■ Try it:
Go through the entries below and return every line that contains "area".

■ The records:
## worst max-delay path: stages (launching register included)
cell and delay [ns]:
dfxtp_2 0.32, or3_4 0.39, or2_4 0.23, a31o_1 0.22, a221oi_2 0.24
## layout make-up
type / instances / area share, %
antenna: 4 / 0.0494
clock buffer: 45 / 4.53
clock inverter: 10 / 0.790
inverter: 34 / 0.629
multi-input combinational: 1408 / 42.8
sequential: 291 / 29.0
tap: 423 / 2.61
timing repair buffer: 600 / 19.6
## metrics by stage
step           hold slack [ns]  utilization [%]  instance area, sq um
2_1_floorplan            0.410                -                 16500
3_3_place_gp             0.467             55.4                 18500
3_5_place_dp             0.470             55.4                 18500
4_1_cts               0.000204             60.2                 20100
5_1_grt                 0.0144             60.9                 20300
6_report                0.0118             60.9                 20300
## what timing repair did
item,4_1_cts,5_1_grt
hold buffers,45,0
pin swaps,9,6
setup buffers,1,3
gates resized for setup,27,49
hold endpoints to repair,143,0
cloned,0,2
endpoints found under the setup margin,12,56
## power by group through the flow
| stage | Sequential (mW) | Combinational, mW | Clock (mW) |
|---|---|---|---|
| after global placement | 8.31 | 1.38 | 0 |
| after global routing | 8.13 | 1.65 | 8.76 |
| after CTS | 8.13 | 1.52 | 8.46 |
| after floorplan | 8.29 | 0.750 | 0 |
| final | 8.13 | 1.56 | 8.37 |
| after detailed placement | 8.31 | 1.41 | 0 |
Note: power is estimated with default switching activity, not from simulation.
--- config.mk ---
export PLATFORM = sky130hd
export DESIGN_NAME = cta_exec_top
export DESIGN_NICKNAME = d
export VERILOG_FILES = /design/src/rtl/cta_pkg.sv /design/src/rtl/cta_alu.sv /design/src/rtl/cta_exec_top.sv
export SDC_FILE = /design/constraint.sdc
export NUM_CORES = 1
export LEC_CHECK = 0
export ABC_CLOCK_PERIOD_IN_PS = 4600
export BUFFER_PORTS_ARGS = -buffer_cell sky130_fd_sc_hd__buf_2
export CAP_MARGIN = 40
export CORE_ASPECT_RATIO = 1.75
export CORE_MARGIN = 2
export CORE_UTILIZATION = 36
export CTS_CLUSTER_DIAMETER = 100
export DETAILED_ROUTE_END_ITERATION = 6
export SYNTH_ARGS = -nofsm -noshare
export SYNTH_HDL_FRONTEND = slang
export SYNTH_SLANG_ARGS = --single-unit
--- constraint.sdc ---
create_clock -name clk_sys -period 4.6 [get_ports clk_sys]
set_input_delay 0.92 -clock clk_sys [delete_from_list [all_inputs] [get_ports clk_sys]]
set_output_delay 0.92 -clock clk_sys [all_outputs]
set_load 0.01 [all_outputs]
--- src/rtl/cta_pkg.sv ---
// Package with register map, opcodes, flag actions and per-instruction timing for the executor
package cta_pkg;

    // Wishbone register byte offsets
    localparam logic [7:0] REG_INSTR = 8'h00;
    localparam logic [7:0] REG_STATUS = 8'h04;
    localparam logic [7:0] REG_GPR_LO = 8'h08;
    localparam logic [7:0] REG_GPR_HI = 8'h0C;
    localparam logic [7:0] REG_PSW = 8'h10;
    localparam logic [7:0] REG_PC = 8'h14;
    localparam logic [7:0] REG_PSW_SAVE = 8'h18;

    // Instruction word fields
    localparam int INSTR_OP_LSB = 0;
    localparam int INSTR_IDX_LSB = 5;
    localparam int INSTR_IMM_LSB = 8;
    localparam int INSTR_WORD_LSB = 16;

    // Status word fields
    localparam int STAT_BUSY_BIT = 0;
    localparam int STAT_CLK_LSB = 8;
    localparam int STAT_BYTES_LSB = 16;

    // Program status word bit positions
    localparam int PSW_CY_BIT = 0;
    localparam int PSW_AC_BIT = 4;
    localparam int PSW_Z_BIT = 6;

    // Byte register indexes; pair k is {reg 2k+1, reg 2k}
    localparam logic [2:0] IDX_X = 3'h0;
    localparam logic [2:0] IDX_A = 3'h1;
    localparam logic [1:0] RP_HL = 2'h3;

    // Reset values
    localparam logic [7:0] PSW_RESET = 8'h02;
    localparam logic [15:0] PC_RESET = 16'h0000;

    // Steps for commit, memory read and data latch, counted from the first busy cycle after accept
    localparam logic [3:0] EXEC_STEP = 4'h3;
    localparam logic [3:0] READ_STEP = 4'h0;
    localparam logic [3:0] LATCH_STEP = 4'h2;

    typedef enum logic [4:0] {
        OP_MOV_R_IMM = 5'h00, OP_MOV_A_R = 5'h01, OP_MOV_R_A = 5'h02,
        OP_MOV_A_ABS = 5'h03, OP_MOV_ABS_A = 5'h04, OP_MOV_PSW_IMM = 5'h05,
        OP_MOV_A_PSW = 5'h06, OP_MOV_PSW_A = 5'h07, OP_MOV_A_HLB = 5'h08,
        OP_MOV_HLB_A = 5'h09, OP_XCH_A_R = 5'h0A, OP_XCH_A_HLB = 5'h0B,
        OP_WORD_TRANSFER_OP_RP_IMM = 5'h0C, OP_WORD_TRANSFER_OP_AX_RP = 5'h0D, OP_WORD_TRANSFER_OP_RP_AX = 5'h0E,
        OP_WORD_SWAP_OP_AX_RP = 5'h0F, OP_ADD_A_ABS = 5'h10, OP_ADD_WITH_CARRY_OP_SAD_IMM = 5'h11,
        OP_SUB_SAD_IMM = 5'h12, OP_SUB_A_HLB = 5'h13, OP_BR_REL = 5'h14,
        OP_SET_CY = 5'h15, OP_CLR_CY = 5'h16, OP_PSW_RESTORE = 5'h17
    } cta_op_t;

    typedef enum logic [2:0] {
        FA_KEEP = 3'h0, FA_CLR = 3'h1, FA_SET = 3'h2, FA_CALC = 3'h3, FA_SAVED = 3'h4
    } cta_flag_act_t;

    typedef enum logic [1:0] {
        ST_IDLE = 2'b01,
        ST_RUN = 2'b10
    } cta_state_t;

    // Total clocks each instruction occupies
    function automatic logic [3:0] op_clocks(input cta_op_t op);
        case (op)
            OP_MOV_R_IMM, OP_MOV_PSW_IMM, OP_WORD_TRANSFER_OP_RP_IMM, OP_ADD_WITH_CARRY_OP_SAD_IMM,
            OP_SUB_SAD_IMM, OP_MOV_A_HLB, OP_MOV_HLB_A, OP_SUB_A_HLB,
            OP_BR_REL, OP_PSW_RESTORE, OP_XCH_A_R: op_clocks = 4'h6;
            OP_MOV_A_ABS, OP_MOV_ABS_A, OP_XCH_A_HLB, OP_WORD_SWAP_OP_AX_RP,
            OP_ADD_A_ABS: op_clocks = 4'h8;
            default: op_clocks = 4'h4;
        endcase
    endfunction : op_clocks

    // Encoded length in bytes, used to advance the program counter
    function automatic logic [1:0] op_bytes(input cta_op_t op);
        case (op)
            OP_MOV_R_IMM, OP_MOV_ABS_A, OP_MOV_A_ABS, OP_MOV_PSW_IMM, OP_WORD_TRANSFER_OP_RP_IMM,
            OP_ADD_A_ABS, OP_ADD_WITH_CARRY_OP_SAD_IMM, OP_SUB_SAD_IMM: op_bytes = 2'h3;
            OP_WORD_TRANSFER_OP_AX_RP, OP_WORD_TRANSFER_OP_RP_AX, OP_WORD_SWAP_OP_AX_RP, OP_SET_CY, OP_CLR_CY,
            OP_PSW_RESTORE: op_bytes = 2'h1;
            default: op_bytes = 2'h2;
        endcase
    endfunction : op_bytes

    // Instructions that read a memory operand
    function automatic logic op_reads(input cta_op_t op);
        case (op)
            OP_MOV_A_ABS, OP_MOV_A_HLB, OP_XCH_A_HLB, OP_ADD_A_ABS,
            OP_ADD_WITH_CARRY_OP_SAD_IMM, OP_SUB_SAD_IMM, OP_SUB_A_HLB: op_reads = 1'b1;
            default: op_reads = 1'b0;
        endcase
    endfunction : op_reads

    // Instructions addressed by pointer pair plus offset byte
    function automatic logic op_uses_hl(input cta_op_t op);
        op_uses_hl = (op == OP_MOV_A_HLB) || (op == OP_MOV_HLB_A) ||
                     (op == OP_XCH_A_HLB) || (op == OP_SUB_A_HLB);
    endfunction : op_uses_hl

    // Treatment of zero, half-carry and carry, packed {Z, AC, CY}
    function automatic logic [8:0] op_flag_acts(input cta_op_t op);
        case (op)
            OP_ADD_A_ABS, OP_ADD_WITH_CARRY_OP_SAD_IMM, OP_SUB_SAD_IMM, OP_SUB_A_HLB:
                op_flag_acts = {FA_CALC, FA_CALC, FA_CALC};
            OP_SET_CY: op_flag_acts = {FA_KEEP, FA_KEEP, FA_SET};
            OP_CLR_CY: op_flag_acts = {FA_KEEP, FA_KEEP, FA_CLR};
            OP_PSW_RESTORE: op_flag_acts = {FA_SAVED, FA_SAVED, FA_SAVED};
            default: op_flag_acts = {FA_KEEP, FA_KEEP, FA_KEEP};
        endcase
    endfunction : op_flag_acts

    // One flag's next value under a given treatment
    function automatic logic flag_next(input logic [2:0] act, input logic old,
                                       input logic calc, input logic saved);
        case (act)
            FA_CLR: flag_next = 1'b0;
            FA_SET: flag_next = 1'b1;
            FA_CALC: flag_next = calc;
            FA_SAVED: flag_next = saved;
            default: flag_next = old;
        endcase
    endfunction : flag_next

endpackage : cta_pkg
--- src/rtl/cta_alu.sv ---
// Byte adder/subtractor producing result, carry or borrow, half carry and zero
`timescale 1ns/1ps
module cta_alu (
    input wire logic [7:0] op_a,
    input wire logic [7:0] op_b,
    input wire logic carry_in,
    input wire logic subtract,
    output logic [7:0] result,
    output logic carry_out,
    output logic half_carry,
    output logic zero
);
    logic [4:0] low_sum;
    logic [8:0] full_sum;

    // Subtraction takes carry_in as a borrow and returns the borrow itself, not inverted, on carry_out
    assign low_sum = subtract ? ({1'b0, op_a[3:0]} - {1'b0, op_b[3:0]} - {4'h0, carry_in})
                              : ({1'b0, op_a[3:0]} + {1'b0, op_b[3:0]} + {4'h0, carry_in});
    assign full_sum = subtract ? ({1'b0, op_a} - {1'b0, op_b} - {8'h00, carry_in})
                               : ({1'b0, op_a} + {1'b0, op_b} + {8'h00, carry_in});
    assign result = full_sum[7:0];
    assign carry_out = full_sum[8];
    assign half_carry = low_sum[4];
    assign zero = (full_sum[7:0] == 8'h00);
endmodule : cta_alu
File: src/rtl/sls_consts.svh
// Offsets, field positions, reset values and counts for the link sync block.
// Included by the register slave and the top; definitions only.
`ifndef SLS_CONSTS_SVH
`define SLS_CONSTS_SVH

`define SLS_ADDR_W          4
`define SLS_CTRL_ADDR       4'h0
`define SLS_STAT_ADDR       4'h4
`define SLS_CTRL_RESET      32'h0000_0000

`define SLS_F_MODE64        0
`define SLS_F_SRC_LO        1
`define SLS_F_SRC_HI        2
`define SLS_F_REF_EN        3
`define SLS_F_REF_TERM      4
`define SLS_F_MARK_EN       5
`define SLS_F_MARK_FEAT     6
`define SLS_F_LINK_EN       7
`define SLS_CTRL_MASK       32'h0000_00FF

`define SLS_RESP_OKAY       2'h0
`define SLS_RESP_SLVERR     2'h2

`define SLS_ILAS_CYCLES     3'h4

`endif

File: src/rtl/sls_pkg.sv
// Types shared by the link sync block files.
// No other dependency.
package sls_pkg;

    typedef enum logic [3:0]
    {
        ST_IDLE = 4'h1,
        ST_CGS  = 4'h2,
        ST_ILAS = 4'h4,
        ST_DATA = 4'h8
    } sls_state_t;

    typedef enum logic [1:0]
    {
        SRC_SINGLE = 2'h0,
        SRC_MARKER = 2'h1,
        SRC_ALT    = 2'h2
    } sls_src_t;

endpackage

File: src/rtl/sls_axil_if.sv
// AXI4-Lite channel bundle between the top and its register slave.
// Single clock domain; the top drives the master side from its ports.
`timescale 1ns/100ps
`include "sls_consts.svh"
interface sls_axil_if;
    logic [`SLS_ADDR_W-1:0] awaddr;
    logic                   awvalid;
    logic                   awready;
    logic [31:0]            wdata;
    logic [3:0]             wstrb;
    logic                   wvalid;
    logic                   wready;
    logic [1:0]             bresp;
    logic                   bvalid;
    logic                   bready;
    logic [`SLS_ADDR_W-1:0] araddr;
    logic                   arvalid;
    logic                   arready;
    logic [31:0]            rdata;
    logic [1:0]             rresp;
    logic                   rvalid;
    logic                   rready;

    modport master
    (
        output awaddr, awvalid, wdata, wstrb, wvalid, bready, araddr, arvalid, rready,
        input  awready, wready, bresp, bvalid, arready, rdata, rresp, rvalid
    );
    modport slave
    (
        input  awaddr, awvalid, wdata, wstrb, wvalid, bready, araddr, arvalid, rready,
        output awready, wready, bresp, bvalid, arready, rdata, rresp, rvalid
    );
endinterface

■ Output for this exercise:
type / instances / area share, %
step           hold slack [ns]  utilization [%]  instance area, sq um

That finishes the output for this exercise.